Retired Water and Light Department administrator
Jim Windsor was particularly harsh, reciting a litany of poor policies and practices that reflect Matthes' "mediocre management".
Columbia Mayor
Brian Treece led the charge against the Sneak-a-Tax, which would have raised property tax rates by two cents per hundred dollars of assessed value without a vote of the public.
Matthes literally "snuck" the tax onto the Council's automatically-approved Consent Agenda last month, to pay for a new southwest fire station in the Fifth Ward. Council members removed it from the Consent Agenda on discovering the ploy.
After hearing fire chief
Randy White's presentation in support of the tax, Treece acknowledged the chief's points, but said hiking the tax without a vote wouldn't be right.
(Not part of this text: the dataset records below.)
## src/design/imu_diag_pkg.sv

```systemverilog
// Constants, types and register map of the diagnostic flag register bank.
// Assumes a single 125 MHz clock domain and a 16-bit serial register link.
package imu_diag_pkg;

	localparam int WORD_W = 16;
	localparam int AXIS_W = 32;
	localparam int BIT_CNT_W = 4;
	localparam logic [BIT_CNT_W-1:0] BIT_FIRST = 4'h0;
	localparam logic [BIT_CNT_W-1:0] BIT_LAST = 4'hf;

	localparam int RW_BIT = 15;
	localparam int ADDR_HI = 14;
	localparam int ADDR_LO = 8;
	localparam int ADDR_W = 7;

	localparam logic [ADDR_W-1:0] ADDR_DIAG = 7'h02;
	localparam logic [ADDR_W-1:0] ADDR_X_LOW = 7'h04;
	localparam logic [ADDR_W-1:0] ADDR_X_HIGH = 7'h06;
	localparam logic [ADDR_W-1:0] ADDR_Y_LOW = 7'h08;
	localparam logic [ADDR_W-1:0] ADDR_Y_HIGH = 7'h0a;
	localparam logic [ADDR_W-1:0] ADDR_Z_LOW = 7'h0c;
	localparam logic [ADDR_W-1:0] ADDR_Z_HIGH = 7'h0e;

	localparam int BIT_ACCEL = 10;
	localparam int BIT_GYRO2 = 9;
	localparam int BIT_GYRO1 = 8;
	localparam int BIT_CLOCK = 7;
	localparam int BIT_FLASH_TEST = 6;
	localparam int BIT_SENSOR = 5;
	localparam int BIT_STANDBY = 4;
	localparam int BIT_FRAMING = 3;
	localparam int BIT_UPDATE = 2;
	localparam int BIT_OVERRUN = 1;

	localparam logic [WORD_W-1:0] DIAG_RESET = 16'h0000;
	localparam logic [WORD_W-1:0] DIAG_USED_MASK = 16'h07fe;
	localparam logic [WORD_W-1:0] WORD_ZERO = 16'h0000;
	localparam logic [1:0] SYNC_SCALED = 2'b10;

	localparam logic [WORD_W-1:0] RATE16_POS_FS = 16'h4e20;
	localparam logic [WORD_W-1:0] RATE16_NEG_FS = 16'hb1e0;
	localparam logic [WORD_W-1:0] RATE16_NEG_LSB = 16'hffff;
	localparam logic [AXIS_W-1:0] RATE_POS_FS = 32'h4e200000;
	localparam logic [AXIS_W-1:0] RATE_NEG_FS = 32'hb1e00000;

	localparam int CLK_MHZ = 125;
	localparam int STANDBY_TIME_MS = 250;
	localparam int STANDBY_CYCLES = STANDBY_TIME_MS * CLK_MHZ * 1000;
	localparam int HOLD_CNT_W = 32;
	localparam logic [HOLD_CNT_W-1:0] HOLD_ZERO = 32'h00000000;
	localparam logic [HOLD_CNT_W-1:0] HOLD_ONE = 32'h00000001;

	typedef logic [WORD_W-1:0] word_t;

	typedef struct packed {
		logic selftest_done;
		logic accel_fail;
		logic gyro2_fail;
		logic gyro1_fail;
		logic flash_test_done;
		logic crc_mismatch;
		logic update_done;
		logic update_fail;
		logic clock_unlock;
		logic overrun;
	} diag_events_s;

	typedef struct packed {
		logic [AXIS_W-1:0] x;
		logic [AXIS_W-1:0] y;
		logic [AXIS_W-1:0] z;
	} gyro_rates_s;

	typedef enum logic [2:0] {
		ST_RUN = 3'b001,
		ST_LOW = 3'b010,
		ST_WAIT = 3'b100
	} supply_state_e;

endpackage

```

## src/design/sync_two_ff.sv

```systemverilog
// Two flip-flop synchroniser for a vector of independent levels.
// Assumes each bit is a slow level; the first stage feeds only the second.
`timescale 1ns/10ps
module sync_two_ff #(
	parameter int W = 1
) (
	input wire logic ref_clk,
	input wire logic rst_n,
	input wire logic [W-1:0] d,
	output logic [W-1:0] q
);
	logic [W-1:0] meta;

	always_ff @(posedge ref_clk or negedge rst_n) begin
		if (!rst_n) begin
			meta <= '0;
			q <= '0;
		end else begin
			meta <= d;
			q <= meta;
		end
	end
endmodule // sync_two_ff

```

## src/design/sticky_flags.sv

```systemverilog
// Bank of sticky flags: set by events, cleared together by one pulse.
// Assumes set and clear come from logic on the same clock.
`timescale 1ns/10ps
module sticky_flags #(
	parameter int W = 16,
	parameter logic [W-1:0] MASK = '1
) (
	input wire logic ref_clk,
	input wire logic rst_n,
	input wire logic [W-1:0] set,
	input wire logic clr,
	output logic [W-1:0] q
);
	logic [W-1:0] next_q;

	// A set arriving with the clear wins.
	assign next_q = (set | (q & ~{W{clr}})) & MASK;

	always_ff @(posedge ref_clk or negedge rst_n) begin
		if (!rst_n) begin
			q <= '0;
		end else begin
			q <= next_q;
		end
	end
endmodule // sticky_flags

```

## src/design/imu_diag_regs.sv

```systemverilog
// Diagnostic flag register and gyro rate words behind a 16-bit serial link.
// Assumes event inputs come from logic on ref_clk and link pins are async.
//
// Functional notes
// - Read-only flag register at 0x02, reset zero.
// - Reading the flag register clears all flags.
// - Flags hold until read, even after cause ends.
// - Persisting condition sets flag again after read.
// - Bit 10 flags accelerometer self-test failure.
// - Bits 9, 8 flag gyro two, one failures.
// - Bit 5 is OR of bits 10..8.
// - Bit 7 flags sync unlock in scaled mode.
// - Bit 6 flags flash CRC mismatch.
// - Bit 4 standby; resume after 250 ms good supply.
// - Bit 3 flags clock count not multiple of 16.
// - Bit 2 flags failed flash update.
// - Bit 1 flags data path overrun; host resets.
// - Each axis: two words forming 32-bit value.
// - High word spans 2000 dps, 0.1 per LSB.
// - 16-bit codes 0000, 4e20, b1e0, ffff.
// - Low word holds lower bits, x at 0x04.
// - 32-bit full scale 4e200000 and b1e00000.
`timescale 1ns/10ps
module imu_diag_regs #(
	parameter int STANDBY_HOLD = imu_diag_pkg::STANDBY_CYCLES
) (
	input wire logic ref_clk,
	input wire logic nrst,
	input wire logic spi_cs_n,
	input wire logic spi_sclk,
	input wire logic spi_mosi,
	output logic spi_miso,
	output logic spi_miso_oe,
	input wire imu_diag_pkg::diag_events_s events,
	input wire logic [1:0] sync_mode,
	input wire logic supply_low,
	input wire imu_diag_pkg::gyro_rates_s rates,
	output logic data_halt,
	output logic reinit_pulse,
	output imu_diag_pkg::word_t error_flags
);
	import imu_diag_pkg::*;

	logic [0:0] rst_sync;
	logic rst_n;
	logic [3:0] pins_s;
	logic cs_n_s;
	logic sclk_s;
	logic mosi_s;
	logic low_s;
	logic sclk_d;
	logic cs_n_d;
	logic sclk_rise;
	logic sclk_fall;
	logic cs_rise;
	logic in_frame;
	logic [BIT_CNT_W-1:0] bit_cnt;
	logic [BIT_CNT_W-1:0] next_bit_cnt;
	word_t rx_sreg;
	word_t rx_word;
	word_t tx_sreg;
	word_t next_tx;
	word_t rd_data;
	word_t flags;
	word_t set_vec;
	logic word_done;
	logic is_read;
	logic [ADDR_W-1:0] rd_addr;
	logic sel_diag;
	logic clr_pulse;
	logic frame_err;
	logic any_fail;
	gyro_rates_s rates_c;
	supply_state_e state;
	supply_state_e next_state;
	logic [HOLD_CNT_W-1:0] hold_cnt;
	logic [HOLD_CNT_W-1:0] next_hold_cnt;
	logic hold_done;

	function automatic logic [AXIS_W-1:0] clamp_rate(
		input logic [AXIS_W-1:0] v
	);
		logic [AXIS_W-1:0] r;
		r = v;
		if ($signed(v) > $signed(RATE_POS_FS)) begin
			r = RATE_POS_FS;
		end else if ($signed(v) < $signed(RATE_NEG_FS)) begin
			r = RATE_NEG_FS;
		end
		return r;
	endfunction

	// Reset release and pin synchronisation.
	sync_two_ff #(.W(1)) u_rst_sync (
		.ref_clk(ref_clk),
		.rst_n(nrst),
		.d(1'b1),
		.q(rst_sync)
	);
	assign rst_n = rst_sync[0];

	sync_two_ff #(.W(4)) u_pin_sync (
		.ref_clk(ref_clk),
		.rst_n(rst_n),
		.d({~spi_cs_n, spi_sclk, spi_mosi, supply_low}),
		.q(pins_s)
	);
	assign cs_n_s = ~pins_s[3];
	assign sclk_s = pins_s[2];
	assign mosi_s = pins_s[1];
	assign low_s = pins_s[0];

	// Link edge detection on the synchronised copies.
	assign in_frame = ~cs_n_s;
	assign sclk_rise = sclk_s & ~sclk_d & in_frame;
	assign sclk_fall = ~sclk_s & sclk_d & in_frame;
	assign cs_rise = cs_n_s & ~cs_n_d;
	assign word_done = sclk_rise & (bit_cnt == BIT_LAST);
	assign rx_word = {rx_sreg[WORD_W-2:0], mosi_s};
	assign is_read = ~rx_word[RW_BIT];
	assign rd_addr = {rx_word[ADDR_HI:ADDR_LO+1], 1'b0};
	assign next_bit_cnt = in_frame ? (sclk_rise ? bit_cnt + 4'h1 : bit_cnt)
		: BIT_FIRST;
	assign frame_err = cs_rise & (bit_cnt != BIT_FIRST);

	// Rate words, clamped to the documented full scale.
	assign rates_c.x = clamp_rate(rates.x);
	assign rates_c.y = clamp_rate(rates.y);
	assign rates_c.z = clamp_rate(rates.z);

	// Read decode; each axis splits into low then high word.
	assign sel_diag = (rd_addr == ADDR_DIAG);
	assign rd_data =
		sel_diag ? flags :
		(rd_addr == ADDR_X_LOW) ? rates_c.x[WORD_W-1:0] :
		(rd_addr == ADDR_X_HIGH) ? rates_c.x[AXIS_W-1:WORD_W] :
		(rd_addr == ADDR_Y_LOW) ? rates_c.y[WORD_W-1:0] :
		(rd_addr == ADDR_Y_HIGH) ? rates_c.y[AXIS_W-1:WORD_W] :
		(rd_addr == ADDR_Z_LOW) ? rates_c.z[WORD_W-1:0] :
		(rd_addr == ADDR_Z_HIGH) ? rates_c.z[AXIS_W-1:WORD_W] :
		WORD_ZERO;
	assign clr_pulse = word_done & is_read & sel_diag;
	assign next_tx = word_done ? (is_read ? rd_data : WORD_ZERO) :
		sclk_fall ? {tx_sreg[WORD_W-2:0], 1'b0} : tx_sreg;

	// Flag sources; level causes keep re-setting after a clear.
	assign any_fail = events.accel_fail | events.gyro2_fail
		| events.gyro1_fail;
	always_comb begin
		set_vec = WORD_ZERO;
		set_vec[BIT_ACCEL] = events.selftest_done & events.accel_fail;
		set_vec[BIT_GYRO2] = events.selftest_done & events.gyro2_fail;
		set_vec[BIT_GYRO1] = events.selftest_done & events.gyro1_fail;
		set_vec[BIT_SENSOR] = events.selftest_done & any_fail;
		set_vec[BIT_CLOCK] = events.clock_unlock
			& (sync_mode == SYNC_SCALED);
		set_vec[BIT_FLASH_TEST] = events.flash_test_done
			& events.crc_mismatch;
		set_vec[BIT_STANDBY] = low_s;
		set_vec[BIT_FRAMING] = frame_err;
		set_vec[BIT_UPDATE] = events.update_done & events.update_fail;
		set_vec[BIT_OVERRUN] = events.overrun;
	end

	sticky_flags #(.W(WORD_W), .MASK(DIAG_USED_MASK)) u_flags (
		.ref_clk(ref_clk),
		.rst_n(rst_n),
		.set(set_vec),
		.clr(clr_pulse),
		.q(flags)
	);

	// Supply watch: halt while low, resume after a steady good interval.
	assign hold_done = (hold_cnt == HOLD_CNT_W'(STANDBY_HOLD - 1));
	always_comb begin
		next_state = state;
		next_hold_cnt = hold_cnt;
		case (state)
			ST_RUN: begin
				if (low_s) begin
					next_state = ST_LOW;
				end
			end
			ST_LOW: begin
				next_hold_cnt = HOLD_ZERO;
				if (!low_s) begin
					next_state = ST_WAIT;
				end
			end
			ST_WAIT: begin
				next_hold_cnt = hold_cnt + HOLD_ONE;
				if (low_s) begin
					next_state = ST_LOW;
				end else if (hold_done) begin
					next_state = ST_RUN;
				end
			end
			default: begin
				next_state = ST_LOW;
			end
		endcase
	end

	always_ff @(posedge ref_clk or negedge rst_n) begin
		if (!rst_n) begin
			state <= ST_RUN;
			hold_cnt <= HOLD_ZERO;
			data_halt <= 1'b0;
			reinit_pulse <= 1'b0;
		end else begin
			state <= next_state;
			hold_cnt <= next_hold_cnt;
			data_halt <= (next_state != ST_RUN);
			reinit_pulse <= (state == ST_WAIT) & (next_state == ST_RUN);
		end
	end

	// Link shift registers; sample on rising, drive on falling edge.
	always_ff @(posedge ref_clk or negedge rst_n) begin
		if (!rst_n) begin
			sclk_d <= 1'b1;
			cs_n_d <= 1'b1;
			bit_cnt <= BIT_FIRST;
			rx_sreg <= WORD_ZERO;
		end else begin
			sclk_d <= sclk_s;
			cs_n_d <= cs_n_s;
			bit_cnt <= next_bit_cnt;
			if (sclk_rise) begin
				rx_sreg <= rx_word;
			end
		end
	end

	always_ff @(posedge ref_clk or negedge rst_n) begin
		if (!rst_n) begin
			tx_sreg <= WORD_ZERO;
			spi_miso <= 1'b0;
			spi_miso_oe <= 1'b0;
			error_flags <= DIAG_RESET;
		end else begin
			tx_sreg <= next_tx;
			if (sclk_fall) begin
				spi_miso <= tx_sreg[WORD_W-1];
			end
			spi_miso_oe <= in_frame;
			error_flags <= flags;
		end
	end
endmodule // imu_diag_regs

```

## config.mk

```make
export PLATFORM = sky130hd
export DESIGN_NAME = imu_diag_regs
export DESIGN_NICKNAME = d
export VERILOG_FILES = /design/src/design/imu_diag_pkg.sv /design/src/design/sync_two_ff.sv /design/src/design/sticky_flags.sv /design/src/design/imu_diag_regs.sv
export SDC_FILE = /design/constraint.sdc
export NUM_CORES = 1
export LEC_CHECK = 0
export BUFFER_PORTS_ARGS = -buffer_cell sky130_fd_sc_hd__buf_4
export CORE_UTILIZATION = 45
export CTS_BUF_LIST = sky130_fd_sc_hd__clkbuf_8
export DETAILED_ROUTE_END_ITERATION = 7
export HOLD_SLACK_MARGIN = 0.08
export MAX_ROUTING_LAYER = met4
export PLACE_DENSITY = 0.68
export SYNTH_ARGS = -nofsm -noshare
export SYNTH_HDL_FRONTEND = slang
export SYNTH_SLANG_ARGS = --single-unit
```

## constraint.sdc

```tcl
create_clock -name ref_clk -period 4.4 [get_ports ref_clk]
set_clock_uncertainty 0.05 [all_clocks]
set_input_delay 0.88 -clock ref_clk [delete_from_list [all_inputs] [get_ports ref_clk]]
set_output_delay 0.88 -clock ref_clk [all_outputs]
set_load 0.01 [all_outputs]
```

# [Yosys cells after proc, flatten, opt, wreduce, memory -nomap -nowiden]
# Cells that the tools add are included.
[classes] n_mux=24 addsub=2 n_reduce_logical=3 magnitude_cmp=6 bitwise=28 n_eq_ne=16
[op_table] op="32-bit 2-to-1 mux" n=6
[op_table] op="16-bit 2-to-1 mux" n=10
[op_table] op="32-bit > comparator (second input constant)" n=3
[op_table] op="32-bit less-than comparator (second input constant)" n=3
[op_table] op="32-bit case mux with 2 select lines" n=1
[op_table] op="32-bit by 1-bit adder with 32-bit output (second input constant)" n=1
[op_table] op="32-bit by 25-bit equality test with 1-bit output (second input constant)" n=1
[op_table] op="6-bit by 3-bit equality test with 1-bit output (second input constant)" n=4
[op_table] op="1-bit bitwise AND" n=17
[op_table] op="6-bit by 2-bit equality test with 1-bit output (second input constant)" n=2
[op_table] op="3-bit 2-to-1 mux" n=4
[op_table] op="11-bit bitwise AND" n=1
[op_table] op="11-bit inverter" n=1
[op_table] op="11-bit OR" n=1
[op_table] op="3-bit case mux with 3 select lines" n=1
[op_table] op="4-bit 2-to-1 mux" n=2
[op_table] op="3-bit by 1-bit equality test with 1-bit output (second input constant)" n=2
[op_table] op="6-bit by 1-bit equality test with 1-bit output (second input constant)" n=1
[op_table] op="1-bit inverter" n=6
[op_table] op="4-bit by 1-bit adder with 4-bit output (second input constant)" n=1
[op_table] op="4-bit equality test (second input constant)" n=1
[op_table] op="2-bit nonzero test" n=2
[op_table] op="4-bit nonzero test" n=1
[op_table] op="3-bit by 2-bit equality test with 1-bit output (second input constant)" n=1
[op_table] op="5 further kinds" n=6
[totals] elab_cells=96 out_inout_bits=20 regBits=106

# [Logic depth before layout (Yosys ltp)]
# Gate-level depths: netlist of the first run.
[logic_depth] depth_word=12 ltp_mapped=11 depth_no_buf=10

# [Hierarchy]
# A second synthesis of the first run with hierarchy kept.
[unflattened] cells_unflattened=670 hier_area_um2=6195.9
[by_module_without_submodules] module="imu_diag_regs" area_each_um2=5567.8 seq_area_each_um2=2306.0 n_inst=1 cells_each=632
[by_module_without_submodules] module="sticky_flags" area_each_um2=377.9 seq_area_each_um2=250.2 n_inst=1 cells_each=28
[by_module_without_submodules] module="sync_two_ff at u_pin_sync" area_each_um2=200.2 seq_area_each_um2=200.2 n_inst=1 cells_each=8
[by_module_without_submodules] module="sync_two_ff at u_rst_sync" area_each_um2=50.0 seq_area_each_um2=50.0 n_inst=1 cells_each=2

# [Worst setup path after synthesis of the first run]
# Ideal clock, no wire load.
[synth_path] path_kind="in2reg" startpoint="in rates[85] in the netlist's numbering" endpoint="reg tx_sreg[5]" cell_stages=11 setup_ps=134 t_required_ps=4216 n_path_buf=2 setup_slack_ps=1430 arrival_time_ps=2786 path_cell_list="nand4_1 -> a21oi_1 -> o21ai_0 -> ha_1 -> clkbuf_1 -> inv_1 -> and4_1 -> buf_4 -> a21o_1 -> a2111oi_0 -> a21oi_1"
[synth_between] elab_chain_len=8
[synth_rtl] element="from (decl)" line_no="imu_diag_regs.sv:37" source="input wire imu_diag_pkg::gyro_rates_s rates,"
[synth_rtl] element="32-bit less-than comparator" line_no="imu_diag_regs.sv:87" source="end else if ($signed(v) < $signed(RATE_NEG_FS)) begin"
[synth_rtl] element="32-bit 2-to-1 mux" line_no="imu_diag_regs.sv:87"
[synth_rtl] element="32-bit 2-to-1 mux *" line_no="imu_diag_regs.sv:85" source="if ($signed(v) > $signed(RATE_POS_FS)) begin"
[synth_rtl] element="16-bit 2-to-1 mux" line_no="imu_diag_regs.sv:136" source="(rd_addr == ADDR_X_HIGH) ? rates_c.x[AXIS_W-1:WORD_W] :"
[synth_rtl] element="16-bit 2-to-1 mux *" line_no="imu_diag_regs.sv:135" source="(rd_addr == ADDR_X_LOW) ? rates_c.x[WORD_W-1:0] :"
[synth_rtl] element="16-bit 2-to-1 mux *" line_no="imu_diag_regs.sv:134" source="sel_diag ? flags :"
[synth_rtl] element="16-bit 2-to-1 mux * (2 in a row)" line_no="imu_diag_regs.sv:143" source="assign next_tx = word_done ? (is_read ? rd_data : WORD_ZERO) :"
[synth_rtl] element="to (signal assigned)" line_no="imu_diag_regs.sv:242" source="tx_sreg <= next_tx;"
[synth_rtl] element="to (decl)" line_no="imu_diag_regs.sv:61" source="word_t tx_sreg;"
# Mark *: on every way between the ends. The rest lies on a longest branch, timed or not.
# A chain may end at the register's enable or synchronous reset.

# [Worst setup path after layout of the first run]
[layout_path] startpoint="reg sclk_d" endpoint="reg tx_sreg[11]"
[layout_between] elab_chain_len=5
[layout_rtl] element="from (decl)" line_no="imu_diag_regs.sv:51" source="logic sclk_d;"
[layout_rtl] element="from (signal assigned)" line_no="imu_diag_regs.sv:226" source="sclk_d <= sclk_s;"
[layout_rtl] element="1-bit inverter" line_no="imu_diag_regs.sv:115" source="assign sclk_rise = sclk_s & ~sclk_d & in_frame;"
[layout_rtl] element="1-bit bitwise AND (2 in a row)" line_no="imu_diag_regs.sv:115"
[layout_rtl] element="1-bit bitwise AND" line_no="imu_diag_regs.sv:118" source="assign word_done = sclk_rise & (bit_cnt == BIT_LAST);"
[layout_rtl] element="16-bit 2-to-1 mux or 2-bit nonzero test (tied branches)"
# Several ways; a longest one is shown, not always the timed one.

==> flow_metrics.env, run 1 <==
export IMPL_die_w_um=118
export IMPL_cts_setup_buffers=0
export IMPL_cpMaxStageDelayCell="or2_1"
export IMPL_crit_fanout=21
export IMPL_cts_tree="built"
export IMPL_cts_made_buffers=9
export IMPL_yosysSeqAreaShare_pct=43.8
export IMPL_ios=134
export IMPL_cts_root_buffer="clkbuf_8"
export IMPL_vias_per_cell=6.06
export IMPL_wl_mm=19.0
export IMPL_fin_crit_sh_pct=68.3
export IMPL_period_minus_slack_ns=3.00
export IMPL_ant_nets=0
export IMPL_worstSetupPathType="reg -> reg"
export IMPL_final_layout_size_suffix_gt1_share_pct=23.0
export IMPL_track_usage_pct=28.6
export IMPL_htree_levels=3
export IMPL_gp_congestion=1.04
export IMPL_hold_path_class="in -> async"
export IMPL_drc=0
export IMPL_tns_ns=0
export IMPL_globalRouteOverflowTotal=0
export IMPL_cts_resized=0
export IMPL_fmax_mhz=333
export IMPL_synth_cell_type_count=71
export IMPL_vdd_drop_max_mv=0.267
export IMPL_antenna_found_initial=0
export IMPL_core_area_mm2=0.0132
export IMPL_holdBufCountCts=0
export IMPL_status="finished clean"
export IMPL_reg2reg_from="sclk_d"
export IMPL_clockBufferDepth=2
export IMPL_synthCells=694
export IMPL_antenna_cells=0
export IMPL_rows=42
export IMPL_dp_cells=967
export IMPL_final_cell_area_mm2=0.00733
export IMPL_drtPass1Iterations=5
export IMPL_fp_dieArea_mm2=0.0139
export IMPL_ys_ff_latch=106
export IMPL_slew_violations=0
export IMPL_grt_max_degree=78
export IMPL_synth_top_area_share_pct=42.5
export IMPL_synth_edf_count=0
export IMPL_yosysWarnings=0
export IMPL_finish_net_count=922
export IMPL_place_area_mm2=0.00709
export IMPL_max_stage_delay_ns=0.64
export IMPL_yosysTopAreaCell="dfrtp_1"
export IMPL_grt_pass1_wl_mm=30.2
export IMPL_port_buffers=127
export IMPL_cp_data_required_time_ns=4.63
export IMPL_crit_chain="nand3b_2, or2_1, nor2_4, nand2_1, nor3_2, nand3_1, a221oi_1"
export IMPL_start_util_pct=45.9
export IMPL_synthTopCellsByArea="dfrtp_1 (43%), nand2_1 (5.8%), o21ai_0 (5.2%)"
export IMPL_fin_cells=983
export IMPL_wl_per_cell_um=19.3
export IMPL_die_h_um=118
export IMPL_slew_headroom_pct=34.4
export IMPL_power_mw=2.18
export IMPL_worstSetupEndpointType="flop"
export IMPL_rsz0062_at_grt="false"
export IMPL_clkLatencyLatePin_ns=0.39
export IMPL_p_leak_nw=3.13
export IMPL_area_growth_pct=20.9
export IMPL_setup_violations=0
export IMPL_whs_ns=0.195
export IMPL_drt_iter0_drc=583
export IMPL_dp_hpwl_mm=14.4
export IMPL_worstPathArrival_ns=3.23
export IMPL_crit_path_start="sclk_d"
export IMPL_power_density_mw_per_mm2=298
export IMPL_syn_area_per_cell_um2=8.73
export IMPL_numClockSinks=106
export IMPL_worstSetupStartpointType="flop"
export IMPL_final_hold_violation_count=0
export IMPL_worst_slew_pin_slew_ns=0.984
export IMPL_path_clk_slew_ns=0.11
export IMPL_syn_area_mm2=0.00606
export IMPL_async_flop_share_pct=100
export IMPL_max_cap_violations=0
export IMPL_vias=5961
export IMPL_grt_pass1_vias=5769
export IMPL_synth_ff_type="dfrtp_1"
kinds of logic after synthesis:
family | after synthesis | synth area share (%)
xor gates and xnor gates | 4 | 0.578
DFF | 106 | 43.8
adders and majority gates | 6 | 1.24
buffers and inverters | 54 | 4.07
other | 2 | 0.124
and+or+nand+nor | 295 | 24.5
muxes | 20 | 3.70
AOI/OAI and AO/OA | 207 | 21.9
cell usage in the layout (no fill, tap or decap), types with 9 or more instances in the layout:
cell type,n
nand4_1,24
o21ai_0,63
nand2_1,94
nor3_1,21
buf_4,130
a21oi_1,49
o21a_1,10
mux2_2,19
inv_1,16
o211ai_1,14
clkbuf_8,9
nor2_1,55
dfrtp_1,102
nand3_1,33
nor4_1,21
and3_1,10
worst max-delay path, delay by kind of cell (launching register included):
kind | cells | cell delay (ns)
AOI/OAI and AO/OA | 1 | 0.37
and+or+nand+nor | 6 | 2.09
DFF | 1 | 0.39
area by class of cell:
| cell class | count | area, um^2 |
|---|---|---|
| Clock buffer | 9 | 124 |
| Clock inverter | 7 | 109 |
| Fill cell | 1231 | 5860 |
| Inverter | 16 | 60.1 |
| Multi-Input combinational cell | 539 | 3180 |
| Sequential cell | 106 | 2660 |
| Tap cell | 176 | 220 |
| Timing Repair Buffer | 130 | 976 |
report_power, final:
part / internal [mW] / total, mW / switching (mW)
combinational: 0.173 / 0.401 / 0.228
clock: 0.331 / 0.695 / 0.363
sequential: 1.03 / 1.09 / 0.0625
registers in the layout, indices dropped and copies added (netlist names):
signal	count
reinit_pulse	1
u_flags.q	10
hold_cnt	32
u_rst_sync.meta	1
sclk_d	1
u_pin_sync.q	4
bit_cnt	4
data_halt	1
spi_miso	1
state	3
tx_sreg	16
cs_n_d	1
spi_miso_oe	1
error_flags	10
u_pin_sync.meta	4
u_rst_sync.q	1
rx_sreg	15
layer usage:
layer	up-vias	routed length, um	GRT usage [%]
met1	2874	8050	37.1
met2	252	8920	44.0
met3	50	1430	6.35
li1	2785	-	-
met4	0	559	10.4
met5	-	0	-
During his pitch, White contradicted himself enough times that eyes were rolling in the audience and on the Council dais.
He seemed to suggest taxpayers
erect the fire station with no one to staff it, an idea that struck several observers as absurd. Complaining that his department was already "stretched too thin," White said the new station would stretch it even farther, but he
"hoped budgets would catch up" so he could adequately staff it.
White also contradicted Boone County Fire Board member
Bill Watkins' earlier comments about the city's relationship with the Boone County Fire Protection District. Visibly angry at Matthes for blowing off meetings and other communications, Watkins -- Matthes' predecessor -- told a League of Women Voters forum cooperation between city and county could relieve both departments' staffing and fire response issues.
He reiterated those comments in the Columbia Missourian.
White, however, said Boone County's "all volunteer" firefighters simply weren't up to the task, citing training differences that could hinder their involvement in city fire and emergency calls.
When Treece asked what "immediate benefit" taxpayers would receive from the tax hike, Matthes revealed the fire station wouldn't rise any time soon.
He planned to "save up" the $3 million building cost over six years. The property tax hike would only generate $470,000 annually.
"That's the most conservative route," Matthes explained. "But you could take out a loan and pay it back with the tax proceeds."
An email poll he sent to Fourth Ward constituents convinced Councilman
Ian Thomas to vote no. "Fifty percent of respondents represented the 'backlash' to this tax I believe could defeat future tax hikes," Thomas said, reflecting a widespread worry. "They don't like it."
Council members hope to ask the public -- again -- for a new property tax to fund more police, despite the city's $325 million 'pooled cash' savings account at Union Bank of Switzerland and individual department reserve funds that exceed national standards, some by more than double.
Decrying a "toxic political environment," Third Ward Councilman
Karl Skala was true to his word this time, voting against the tax.
First Ward Councilman
Clyde Ruffin and Sixth Ward Councilwoman
Betsy Peters joined the no-voting majority. Second Ward Councilman
Mike Trapp and Fifth Ward Councilman
Matt Pitzer voted yes.
Pitzer insisted his Ward needed the fire station.